Cash requirements and liquidity needs have historically been met through cash generated by operating activities and through our borrowing capacity.  We have received investment grade ratings from both Moody’s Investors Services and Standard & Poor’s Rating Services.  These investment grade ratings expand our ability to attract both public and private capital.  Our shelf registration provides us opportunistic flexibility to sell any combination of senior and subordinate debt securities, convertible debt securities, equity securities (including common and preferred stock), and other securities up to a total amount of $400 million.  On July 2, 2009, Standard & Poor’s affirmed the Company’s BBB/A-2 issuer credit ratings.  At the same time, they revised their outlook from stable to negative.
 
At June 30, 2009, we had total cash and cash equivalents of $410.3 million, an increase of $79.1 million from December 31, 2008.  Cash and cash equivalents and investments in securities held in escrow relating to the $60 million 6.5% convertible note and held by investment partnerships and offshore funds consolidated under EITF 04-5 are restricted from use for general operating purposes.  Total debt outstanding at June 30, 2009 was $198.8 million, consisting of the $60 million 6.5% convertible note, the $40 million 6% convertible note and the $99 million of 5.5% senior notes.  On January 22, 2008, Cascade Investment, L.L.C. elected to convert $10 million of the 6% convertible note into 188,679 GAMCO shares.
 
For the six months ended June 30, 2009, cash provided by operating activities was $83.3 million.  The most significant contributors to the lower cash provided by operating activities in the first six months of 2009 versus the first six months 2008 were lower incentive fees, reduced distributions from partnerships and affiliates and timing of settlement of securities transactions.  Cash provided by investing activities, related to purchases and proceeds from sales of available for sale securities and change in restricted cash, was $1.1 million in the first six months of 2009.  Cash used in financing activities in the first six months of 2009 was $5.4 million.
 
For the six months ended June 30, 2008, cash provided by operating activities was $123.3 million.  Cash used in investing activities, related to purchases and sales of available for sale securities, was $0.2 million in the first six months of 2008.  Cash used in financing activities in the first six months of 2008 was $25.1 million.

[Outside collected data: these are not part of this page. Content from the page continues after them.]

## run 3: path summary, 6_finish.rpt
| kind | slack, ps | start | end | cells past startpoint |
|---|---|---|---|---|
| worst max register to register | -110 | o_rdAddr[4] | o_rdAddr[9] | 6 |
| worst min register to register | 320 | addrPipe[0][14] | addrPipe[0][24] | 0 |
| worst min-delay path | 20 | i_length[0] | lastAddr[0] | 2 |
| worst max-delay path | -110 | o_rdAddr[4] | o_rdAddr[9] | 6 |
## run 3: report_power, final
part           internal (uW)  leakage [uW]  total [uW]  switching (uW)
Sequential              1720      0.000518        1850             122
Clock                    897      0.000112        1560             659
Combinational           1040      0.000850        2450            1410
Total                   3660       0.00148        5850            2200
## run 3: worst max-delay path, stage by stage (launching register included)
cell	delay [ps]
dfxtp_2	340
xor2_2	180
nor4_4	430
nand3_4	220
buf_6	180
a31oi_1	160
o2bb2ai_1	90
### src/ic_bus_pkg.sv
/*
 * Memory bus shared by CPU, ROM and RAM ports.
 * A port is req, req_bus, gnt, recv, rsp and ack. req_bus is held from req
 * until gnt, rsp is held from recv until ack.
 */

`default_nettype none

package ic_bus_pkg;

    // ------------------------------------------------------------------------
    // Widths
    // ------------------------------------------------------------------------

    localparam int addr_w = 32;          // Byte address
    localparam int data_w = 32;          // Read and write data
    localparam int strb_w = data_w / 8;  // One strobe bit per byte lane

    // ------------------------------------------------------------------------
    // Payloads
    // ------------------------------------------------------------------------

    // Request phase, 69 bits
    typedef struct packed {
        logic              wen;    // Write when set, read otherwise
        logic [strb_w-1:0] strb;   // Byte lanes of a write
        logic [data_w-1:0] wdata;  // Write data
        logic [addr_w-1:0] addr;   // Read/write address
    } mem_req_t;

    // Response phase, 33 bits
    typedef struct packed {
        logic              error;  // Target or decode error
        logic [data_w-1:0] rdata;  // Read data
    } mem_rsp_t;

endpackage

`default_nettype wire

### src/ic_map_pkg.sv
/*
 * Memory map of the interconnect and the types used to route by target.
 * Both CPU ports decode against the same fixed map and track up to
 * max_outstanding accepted requests each.
 */

`default_nettype none

package ic_map_pkg;

    // ------------------------------------------------------------------------
    // Regions
    // ------------------------------------------------------------------------

    localparam logic [31:0] rom_match = 32'h1000_0000;  // ROM base
    localparam logic [31:0] rom_mask  = 32'hFFFF_C000;  // Bits compared to base
    localparam logic [31:0] rom_range = 32'h0000_03FF;  // Highest valid offset

    localparam logic [31:0] ram_match = 32'h2000_0000;  // RAM base
    localparam logic [31:0] ram_mask  = 32'hFFFF_0000;  // Bits compared to base
    localparam logic [31:0] ram_range = 32'h0000_FFFF;  // Full 64 KiB window

    // ------------------------------------------------------------------------
    // Response tracking
    // ------------------------------------------------------------------------

    localparam int max_outstanding = 3;                          // Per port
    localparam int trk_ptr_w       = $clog2(max_outstanding);     // Slot index
    localparam int trk_cnt_w       = $clog2(max_outstanding + 1); // 0..max

    // Where a request went, and so where its response comes from
    typedef enum logic [1:0] {
        tgt_rom = 2'd0,
        tgt_ram = 2'd1,
        tgt_err = 2'd2     // Unmapped, answered locally
    } ic_target_e;

endpackage

`default_nettype wire
### src/ic_top.sv
/*
 * Memory interconnect top level.
 * Instruction and data CPU ports each get their own router onto a ROM port,
 * a RAM port and an internal error responder.
 */

`timescale 1ns/1ps
`default_nettype none

module ic_top
    import ic_bus_pkg::*;
(
    input  logic     g_clk,
    input  logic     arst_n,
    // Instruction fetch port
    input  logic     cpu_imem_req,
    input  mem_req_t cpu_imem_req_bus,
    output logic     cpu_imem_gnt,
    output logic     cpu_imem_recv,
    output mem_rsp_t cpu_imem_rsp,
    input  logic     cpu_imem_ack,
    // Data port
    input  logic     cpu_dmem_req,
    input  mem_req_t cpu_dmem_req_bus,
    output logic     cpu_dmem_gnt,
    output logic     cpu_dmem_recv,
    output mem_rsp_t cpu_dmem_rsp,
    input  logic     cpu_dmem_ack,
    // ROM, instruction side
    output logic     rom_imem_req,
    output mem_req_t rom_imem_req_bus,
    input  logic     rom_imem_gnt,
    input  logic     rom_imem_recv,
    input  mem_rsp_t rom_imem_rsp,
    output logic     rom_imem_ack,
    // RAM, instruction side
    output logic     ram_imem_req,
    output mem_req_t ram_imem_req_bus,
    input  logic     ram_imem_gnt,
    input  logic     ram_imem_recv,
    input  mem_rsp_t ram_imem_rsp,
    output logic     ram_imem_ack,
    // ROM, data side
    output logic     rom_dmem_req,
    output mem_req_t rom_dmem_req_bus,
    input  logic     rom_dmem_gnt,
    input  logic     rom_dmem_recv,
    input  mem_rsp_t rom_dmem_rsp,
    output logic     rom_dmem_ack,
    // RAM, data side
    output logic     ram_dmem_req,
    output mem_req_t ram_dmem_req_bus,
    input  logic     ram_dmem_gnt,
    input  logic     ram_dmem_recv,
    input  mem_rsp_t ram_dmem_rsp,
    output logic     ram_dmem_ack
);

    // ------------------------------------------------------------------------
    // Instruction fetch routing
    // ------------------------------------------------------------------------

    ic_port_router u_imem_router (
        .g_clk   (g_clk),          .arst_n      (arst_n),
        .cpu_req (cpu_imem_req),   .cpu_req_bus (cpu_imem_req_bus), .cpu_gnt (cpu_imem_gnt),
        .cpu_recv(cpu_imem_recv),  .cpu_rsp     (cpu_imem_rsp),     .cpu_ack (cpu_imem_ack),
        .rom_req (rom_imem_req),   .rom_req_bus (rom_imem_req_bus), .rom_gnt (rom_imem_gnt),
        .rom_recv(rom_imem_recv),  .rom_rsp     (rom_imem_rsp),     .rom_ack (rom_imem_ack),
        .ram_req (ram_imem_req),   .ram_req_bus (ram_imem_req_bus), .ram_gnt (ram_imem_gnt),
        .ram_recv(ram_imem_recv),  .ram_rsp     (ram_imem_rsp),     .ram_ack (ram_imem_ack)
    );

    // ------------------------------------------------------------------------
    // Data routing
    // ------------------------------------------------------------------------

    ic_port_router u_dmem_router (
        .g_clk   (g_clk),          .arst_n      (arst_n),
        .cpu_req (cpu_dmem_req),   .cpu_req_bus (cpu_dmem_req_bus), .cpu_gnt (cpu_dmem_gnt),
        .cpu_recv(cpu_dmem_recv),  .cpu_rsp     (cpu_dmem_rsp),     .cpu_ack (cpu_dmem_ack),
        .rom_req (rom_dmem_req),   .rom_req_bus (rom_dmem_req_bus), .rom_gnt (rom_dmem_gnt),
        .rom_recv(rom_dmem_recv),  .rom_rsp     (rom_dmem_rsp),     .rom_ack (rom_dmem_ack),
        .ram_req (ram_dmem_req),   .ram_req_bus (ram_dmem_req_bus), .ram_gnt (ram_dmem_gnt),
        .ram_recv(ram_dmem_recv),  .ram_rsp     (ram_dmem_rsp),     .ram_ack (ram_dmem_ack)
    );

endmodule

`default_nettype wire

### src/ic_port_router.sv
/*
 * Routing for one CPU port onto ROM, RAM and a local error responder.
 * Requests fan out combinationally by decoded address while the tracker has
 * room; responses return from the tracker head in accept order.
 */

`timescale 1ns/1ps
`default_nettype none

module ic_port_router
    import ic_map_pkg::*, ic_bus_pkg::*;
(
    input  logic     g_clk,
    input  logic     arst_n,
    // CPU side, this module is the target
    input  logic     cpu_req,
    input  mem_req_t cpu_req_bus,
    output logic     cpu_gnt,
    output logic     cpu_recv,
    output mem_rsp_t cpu_rsp,
    input  logic     cpu_ack,
    // ROM side, this module is the initiator
    output logic     rom_req,
    output mem_req_t rom_req_bus,
    input  logic     rom_gnt,
    input  logic     rom_recv,
    input  mem_rsp_t rom_rsp,
    output logic     rom_ack,
    // RAM side
    output logic     ram_req,
    output mem_req_t ram_req_bus,
    input  logic     ram_gnt,
    input  logic     ram_recv,
    input  mem_rsp_t ram_rsp,
    output logic     ram_ack
);

    ic_target_e req_target;   // Decoded target of cpu_req_bus
    logic       room;         // Tracker can take one more
    logic       req_ok;       // CPU request allowed out
    logic       tgt_gnt;      // Grant of the decoded target
    logic       complete;     // Head response taken this cycle
    logic       head_valid;
    ic_target_e head_target;
    logic       err_req;
    logic       err_gnt;
    logic       err_recv;
    logic       err_ack;
    mem_rsp_t   err_rsp;

    ic_addr_decode u_addr_decode (
        .addr   (cpu_req_bus.addr),
        .target (req_target)
    );

    // ------------------------------------------------------------------------
    // Request fan-out
    // ------------------------------------------------------------------------

    assign req_ok  = cpu_req && room;          // No req a full tracker cannot hold
    assign rom_req = req_ok && (req_target == tgt_rom);
    assign ram_req = req_ok && (req_target == tgt_ram);
    assign err_req = req_ok && (req_target == tgt_err);

    assign rom_req_bus = cpu_req_bus;          // Writes pass to both memories
    assign ram_req_bus = cpu_req_bus;

    always_comb begin
        case (req_target)
            tgt_rom: tgt_gnt = rom_gnt;
            tgt_ram: tgt_gnt = ram_gnt;
            default: tgt_gnt = err_gnt;
        endcase
    end

    assign cpu_gnt = req_ok && tgt_gnt;        // Also the tracker push

    // ------------------------------------------------------------------------
    // Response select
    // ------------------------------------------------------------------------

    // Only the head target may answer, later ones wait their turn
    always_comb begin
        cpu_recv = 1'b0;
        cpu_rsp  = '0;
        if (head_valid) begin
            case (head_target)
                tgt_rom: begin
                    cpu_recv = rom_recv;
                    cpu_rsp  = rom_rsp;
                end
                tgt_ram: begin
                    cpu_recv = ram_recv;
                    cpu_rsp  = ram_rsp;
                end
                default: begin
                    cpu_recv = err_recv;
                    cpu_rsp  = err_rsp;
                end
            endcase
        end
    end

    assign rom_ack  = cpu_ack && head_valid && (head_target == tgt_rom);
    assign ram_ack  = cpu_ack && head_valid && (head_target == tgt_ram);
    assign err_ack  = cpu_ack && head_valid && (head_target == tgt_err);
    assign complete = cpu_recv && cpu_ack;

    ic_rsp_tracker u_rsp_tracker (
        .g_clk       (g_clk),
        .arst_n      (arst_n),
        .push        (cpu_gnt),
        .push_target (req_target),
        .pop         (complete),
        .room        (room),
        .head_valid  (head_valid),
        .head_target (head_target)
    );

    ic_error_rsp_stub u_error_stub (
        .g_clk  (g_clk),
        .arst_n (arst_n),
        .req    (err_req),
        .gnt    (err_gnt),
        .recv   (err_recv),
        .rsp    (err_rsp),
        .ack    (err_ack)
    );

endmodule

`default_nettype wire

### src/ic_error_rsp_stub.sv
/*
 * Local responder for unmapped addresses on one CPU port.
 * Accepts one request at a time and answers it in the next cycle with
 * error set and zero read data, held until ack.
 */

`timescale 1ns/1ps
`default_nettype none

module ic_error_rsp_stub
    import ic_bus_pkg::*;
(
    input  logic     g_clk,
    input  logic     arst_n,
    input  logic     req,    // Unmapped request
    output logic     gnt,    // Free to accept
    output logic     recv,   // Error response valid
    output mem_rsp_t rsp,    // Error response payload
    input  logic     ack     // Response taken
);

    logic pending;  // Accepted, response not yet taken

    // ------------------------------------------------------------------------
    // Pending flag
    // ------------------------------------------------------------------------

    // gnt is low while pending, so accept and completion never coincide
    always_ff @(posedge g_clk or negedge arst_n) begin
        if (!arst_n) begin
            pending <= 1'b0;
        end else if (req && gnt) begin
            pending <= 1'b1;              // Answer next cycle
        end else if (recv && ack) begin
            pending <= 1'b0;              // Completion
        end
    end

    // ------------------------------------------------------------------------
    // Bus outputs
    // ------------------------------------------------------------------------

    assign gnt  = !pending;
    assign recv = pending;

    // Fixed payload, only sampled while recv is high
    assign rsp = '{error: 1'b1, rdata: '0};

endmodule

`default_nettype wire

### src/ic_rsp_tracker.sv
/*
 * In-order record of the targets that owe a response on one CPU port.
 * push stores the target of an accepted request, pop retires the head when
 * its response completes. room limits requests in flight.
 */

`timescale 1ns/1ps
`default_nettype none

module ic_rsp_tracker
    import ic_map_pkg::*;
(
    input  logic       g_clk,
    input  logic       arst_n,
    input  logic       push,         // Request accepted this cycle
    input  ic_target_e push_target,  // Target of that request
    input  logic       pop,          // Head response completed
    output logic       room,         // Another request may be accepted
    output logic       head_valid,   // At least one response owed
    output ic_target_e head_target   // Target owing the oldest response
);

    ic_target_e           slot [max_outstanding];  // Circular store
    logic [trk_ptr_w-1:0] rd_ptr;                   // Oldest entry
    logic [trk_ptr_w-1:0] wr_ptr;                   // Next free entry
    logic [trk_cnt_w-1:0] count;                    // Entries held
    logic                 do_push;
    logic                 do_pop;

    // Wraps at depth, which need not be a power of two
    function automatic logic [trk_ptr_w-1:0] ptr_next(input logic [trk_ptr_w-1:0] ptr);
        if (ptr == trk_ptr_w'(max_outstanding - 1)) begin
            return '0;
        end
        return ptr + 1'b1;
    endfunction

    assign do_push = push && room;      // Never overrun
    assign do_pop  = pop && head_valid; // Never underrun

    // ------------------------------------------------------------------------
    // Storage
    // ------------------------------------------------------------------------

    always_ff @(posedge g_clk) begin
        if (do_push) begin
            slot[wr_ptr] <= push_target;
        end
    end

    // ------------------------------------------------------------------------
    // Pointers and occupancy
    // ------------------------------------------------------------------------

    always_ff @(posedge g_clk or negedge arst_n) begin
        if (!arst_n) begin
            rd_ptr <= '0;
            wr_ptr <= '0;
            count  <= '0;
        end else begin
            if (do_push) begin
                wr_ptr <= ptr_next(wr_ptr);
            end
            if (do_pop) begin
                rd_ptr <= ptr_next(rd_ptr);
            end
            case ({do_push, do_pop})
                2'b10:   count <= count + 1'b1;
                2'b01:   count <= count - 1'b1;
                default: count <= count;     // Idle, or push and pop together
            endcase
        end
    end

    assign room        = (count < trk_cnt_w'(max_outstanding));
    assign head_valid  = (count != '0);
    assign head_target = slot[rd_ptr];  // Only meaningful with head_valid

endmodule

`default_nettype wire

### src/ic_addr_decode.sv
/*
 * Address decoder for one CPU port.
 * Purely combinational; maps a request address onto ROM, RAM or the
 * error responder using the regions of the memory map package.
 */

`timescale 1ns/1ps
`default_nettype none

module ic_addr_decode
    import ic_map_pkg::*, ic_bus_pkg::*;
(
    input  logic [addr_w-1:0] addr,    // Request address
    output ic_target_e        target   // Routed target
);

    logic rom_hit;  // Inside ROM window
    logic ram_hit;  // Inside RAM window

    // ------------------------------------------------------------------------
    // Region compare
    // ------------------------------------------------------------------------

    // Base must match under the mask, offset must not pass the range
    always_comb begin
        rom_hit = ((addr & rom_mask) == rom_match) &&
                  ((addr & ~rom_mask) <= rom_range);
        ram_hit = ((addr & ram_mask) == ram_match) &&
                  ((addr & ~ram_mask) <= ram_range);
    end

    // ------------------------------------------------------------------------
    // Target select
    // ------------------------------------------------------------------------

    // Regions do not overlap, order only matters for readability
    always_comb begin
        if (rom_hit) begin
            target = tgt_rom;
        end else if (ram_hit) begin
            target = tgt_ram;
        end else begin
            target = tgt_err;      // Old AXI window lands here too
        end
    end

endmodule

`default_nettype wire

Based upon our current level of operations and anticipated growth, we expect that our current cash balances plus cash flows from operating activities and our borrowing capacity will be sufficient to finance our working capital needs for the foreseeable future.  We have no material commitments for capital expenditures.
 
31

 
As a registered broker-dealer, Gabelli & Company is subject to certain net capital requirements.  Gabelli & Company's net capital has historically exceeded these minimum net capital requirements.  Gabelli & Company computes its net capital under the alternative method permitted, which requires minimum net capital of the greater of $250,000 or 2% of the aggregate debt items in the reserve formula for those broker-dealers subject to Rule 15c3-3 promulgated under the Securities Exchange Act of 1934.  The requirement was $250,000 at June 30, 2009.  At June 30, 2009, Gabelli & Company had net capital, as defined, of approximately $17.4 million, exceeding the regulatory requirement by approximately $17.2 million.  Gabelli & Company’s net capital, as defined, may be reduced when Gabelli & Company is involved in firm commitment underwriting activities.  This did not occur as of or for the six months ended June 30, 2009.

Market Risk
 
Our primary market risk exposure is to changes in equity prices and interest rates.  Since over 90% of our AUM are equities, our financial results are subject to equity-market risk as revenues from our money management services are sensitive to stock market dynamics.  In addition, returns from our proprietary investment portfolio are exposed to interest rate and equity market risk.
 
The Company earns substantially all of its revenue as advisory fees from our Mutual Fund, Institutional and Private Wealth Management, and Investment Partnership assets.  Such fees represent a percentage of AUM and the majority of these assets are in equity investments.  Accordingly, since revenues are proportionate to the value of those investments, a substantial increase or decrease in equity markets overall will have a corresponding effect on the Company's revenues.
 
With respect to our proprietary investment activities, included in investments in securities of $204.1 million at June 30, 2009 were investments in United States Treasury Bills and Notes of $62.0 million, mutual funds, largely invested in equity products, of $52.6 million, a selection of common and preferred stocks totaling $89.6 million, and other investments of approximately $0.1 million.  Investments in mutual funds generally lower market risk through the diversification of financial instruments within their portfolio.  In addition, we may alter our investment holdings from time to time in response to changes in market risks and other factors considered appropriate by management.  Of the approximately $89.6 million invested in common and preferred stocks at June 30, 2009, $39.7 million represented our investment in Westwood Holdings Group Inc., and $18.8 million was invested in risk arbitrage opportunities in connection with mergers, consolidations, acquisitions, tender offers or other similar transactions.  Securities sold, not yet purchased are stated at fair value and are subject to market risks resulting from changes in price and volatility.  At June 30, 2009 and 2008, the fair value of securities sold, not yet purchased was $7.0 million and $2.1 million, respectively.  Investments in partnerships and affiliates totaled $60.0 million at June 30, 2009, the majority of which consisted of investment partnerships and offshore funds which invest in risk arbitrage opportunities.  These transactions generally involve announced deals with agreed upon terms and conditions, including pricing, which typically involve less market risk than common stocks held in a trading portfolio.  The principal risk associated with risk arbitrage transactions is the inability of the companies involved to complete the transaction.
 
GAMCO’s exposure to interest rate risk results, principally, from its investment of excess cash in U.S. Government securities.  These investments are primarily short term in nature, and the carrying value of these investments generally approximates fair value.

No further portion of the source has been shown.